Alexander Aitken
- Born: Alexander Inglis Aitken 8 January 1869 Edinburgh, Scotland
- Died: 7 July 1925 (aged 56) Harare, Zimbabwe

Rugby union career
- Position: Forward

Amateur team(s)
- Years: Team / Apps / (Points)
- -: Edinburgh Institution F.P.

Provincial / State sides
- Years: Team / Apps / (Points)
- 1888: Edinburgh District
- 1889: East of Scotland District

International career
- Years: Team / Apps / (Points)
- 1889: Scotland / 1 / (0)

= Alexander Aitken (rugby union) =

Scotland international rugby union player

Alexander Aitken (8 January 1869 – 7 July 1925) was a Scotland international rugby union player.

==Rugby Union career==

===Amateur career===

Aitken played club rugby for Edinburgh Institution F.P.

===Provincial career===

He played for Edinburgh District against Glasgow District in the 1888 inter-city match.

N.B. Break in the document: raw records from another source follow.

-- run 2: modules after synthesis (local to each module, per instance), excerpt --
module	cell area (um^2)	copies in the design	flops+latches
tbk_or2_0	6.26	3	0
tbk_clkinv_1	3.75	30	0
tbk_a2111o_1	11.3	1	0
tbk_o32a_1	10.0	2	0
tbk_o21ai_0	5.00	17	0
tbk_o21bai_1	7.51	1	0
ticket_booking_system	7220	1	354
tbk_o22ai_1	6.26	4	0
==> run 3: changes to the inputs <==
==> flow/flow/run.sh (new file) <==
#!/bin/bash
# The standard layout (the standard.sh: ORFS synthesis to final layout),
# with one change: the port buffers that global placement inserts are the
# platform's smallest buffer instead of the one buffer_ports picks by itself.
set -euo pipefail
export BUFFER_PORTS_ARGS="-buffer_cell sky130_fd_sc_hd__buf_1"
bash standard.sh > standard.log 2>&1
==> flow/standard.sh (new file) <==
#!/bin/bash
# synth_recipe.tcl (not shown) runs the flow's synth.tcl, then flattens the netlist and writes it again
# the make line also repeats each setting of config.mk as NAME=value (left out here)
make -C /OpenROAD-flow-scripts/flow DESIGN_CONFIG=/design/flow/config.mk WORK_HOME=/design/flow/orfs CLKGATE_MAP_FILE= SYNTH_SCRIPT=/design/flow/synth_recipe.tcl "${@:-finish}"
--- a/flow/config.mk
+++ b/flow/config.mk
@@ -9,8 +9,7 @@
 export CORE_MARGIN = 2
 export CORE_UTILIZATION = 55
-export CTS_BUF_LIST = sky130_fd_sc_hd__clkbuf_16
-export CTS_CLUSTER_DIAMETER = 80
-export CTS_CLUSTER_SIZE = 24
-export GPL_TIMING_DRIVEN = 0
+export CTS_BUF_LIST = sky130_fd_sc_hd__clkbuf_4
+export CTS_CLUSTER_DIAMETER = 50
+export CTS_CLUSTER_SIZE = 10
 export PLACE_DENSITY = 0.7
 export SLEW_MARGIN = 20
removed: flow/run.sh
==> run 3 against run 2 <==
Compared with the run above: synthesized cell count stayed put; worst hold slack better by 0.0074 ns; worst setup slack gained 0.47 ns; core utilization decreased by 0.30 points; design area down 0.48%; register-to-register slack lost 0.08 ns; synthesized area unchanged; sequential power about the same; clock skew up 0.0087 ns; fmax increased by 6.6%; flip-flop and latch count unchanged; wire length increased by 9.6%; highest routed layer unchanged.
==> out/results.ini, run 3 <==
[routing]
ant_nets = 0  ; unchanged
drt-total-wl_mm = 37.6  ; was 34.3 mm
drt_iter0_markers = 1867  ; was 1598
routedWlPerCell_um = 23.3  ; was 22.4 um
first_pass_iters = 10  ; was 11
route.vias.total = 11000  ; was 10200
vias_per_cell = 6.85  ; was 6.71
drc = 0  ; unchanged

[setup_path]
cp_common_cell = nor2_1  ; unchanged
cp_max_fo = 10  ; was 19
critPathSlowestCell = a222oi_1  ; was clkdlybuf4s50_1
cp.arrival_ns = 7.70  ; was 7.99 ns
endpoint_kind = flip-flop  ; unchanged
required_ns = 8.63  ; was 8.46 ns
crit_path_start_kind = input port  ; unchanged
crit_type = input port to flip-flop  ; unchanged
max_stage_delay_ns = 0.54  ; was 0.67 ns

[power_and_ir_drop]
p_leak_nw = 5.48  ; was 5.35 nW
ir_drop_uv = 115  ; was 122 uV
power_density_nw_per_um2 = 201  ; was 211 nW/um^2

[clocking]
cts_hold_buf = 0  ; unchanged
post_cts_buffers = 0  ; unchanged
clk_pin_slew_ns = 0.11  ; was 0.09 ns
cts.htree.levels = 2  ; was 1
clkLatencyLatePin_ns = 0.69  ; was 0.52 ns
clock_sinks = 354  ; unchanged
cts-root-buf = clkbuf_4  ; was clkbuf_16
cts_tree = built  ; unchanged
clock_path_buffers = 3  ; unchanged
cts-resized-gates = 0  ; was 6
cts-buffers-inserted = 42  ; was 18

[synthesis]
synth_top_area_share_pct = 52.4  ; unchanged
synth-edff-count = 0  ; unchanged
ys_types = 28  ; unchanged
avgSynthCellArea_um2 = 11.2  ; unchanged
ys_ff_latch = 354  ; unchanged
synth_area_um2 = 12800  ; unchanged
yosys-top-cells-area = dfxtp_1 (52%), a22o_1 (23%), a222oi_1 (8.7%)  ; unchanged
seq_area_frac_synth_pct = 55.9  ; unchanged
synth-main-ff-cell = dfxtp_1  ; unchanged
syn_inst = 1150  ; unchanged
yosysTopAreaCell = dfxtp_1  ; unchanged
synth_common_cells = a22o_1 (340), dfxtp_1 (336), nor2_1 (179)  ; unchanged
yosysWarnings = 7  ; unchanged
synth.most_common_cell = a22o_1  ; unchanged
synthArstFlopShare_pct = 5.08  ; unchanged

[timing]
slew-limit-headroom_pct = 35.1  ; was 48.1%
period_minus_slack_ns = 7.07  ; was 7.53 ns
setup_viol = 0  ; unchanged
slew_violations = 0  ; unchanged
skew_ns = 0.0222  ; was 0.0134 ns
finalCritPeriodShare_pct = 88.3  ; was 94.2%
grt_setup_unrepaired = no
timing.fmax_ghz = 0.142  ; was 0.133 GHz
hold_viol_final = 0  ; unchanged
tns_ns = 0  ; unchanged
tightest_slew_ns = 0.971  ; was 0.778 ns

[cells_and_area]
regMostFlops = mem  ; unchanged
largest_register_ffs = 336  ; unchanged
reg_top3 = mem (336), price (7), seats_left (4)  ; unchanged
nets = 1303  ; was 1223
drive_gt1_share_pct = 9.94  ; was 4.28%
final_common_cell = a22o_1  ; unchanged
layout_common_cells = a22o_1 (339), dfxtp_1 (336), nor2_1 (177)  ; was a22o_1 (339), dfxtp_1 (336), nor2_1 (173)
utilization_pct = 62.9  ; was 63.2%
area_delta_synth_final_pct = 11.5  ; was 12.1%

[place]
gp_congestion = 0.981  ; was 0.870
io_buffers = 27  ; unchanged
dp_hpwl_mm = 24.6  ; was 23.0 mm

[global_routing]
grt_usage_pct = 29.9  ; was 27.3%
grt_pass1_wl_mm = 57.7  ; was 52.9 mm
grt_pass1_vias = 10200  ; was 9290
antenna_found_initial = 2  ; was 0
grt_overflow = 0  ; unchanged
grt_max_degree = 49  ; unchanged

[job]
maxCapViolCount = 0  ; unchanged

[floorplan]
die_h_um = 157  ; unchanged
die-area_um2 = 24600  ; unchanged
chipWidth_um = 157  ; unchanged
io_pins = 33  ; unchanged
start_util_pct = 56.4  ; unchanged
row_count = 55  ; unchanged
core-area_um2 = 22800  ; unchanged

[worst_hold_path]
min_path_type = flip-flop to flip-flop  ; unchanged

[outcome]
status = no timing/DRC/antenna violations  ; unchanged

He played for East of Scotland District in their match against West of Scotland District on 26 January 1889.

===International career===

He was capped just the once for Scotland, in 1889. He played in the match against Ireland on 16 February.

==Family==

His father was Alexander Dunn Aitken (1818–1902) and his mother was Elizabeth Smith McClelland (1832–1915). He was one of their ten children.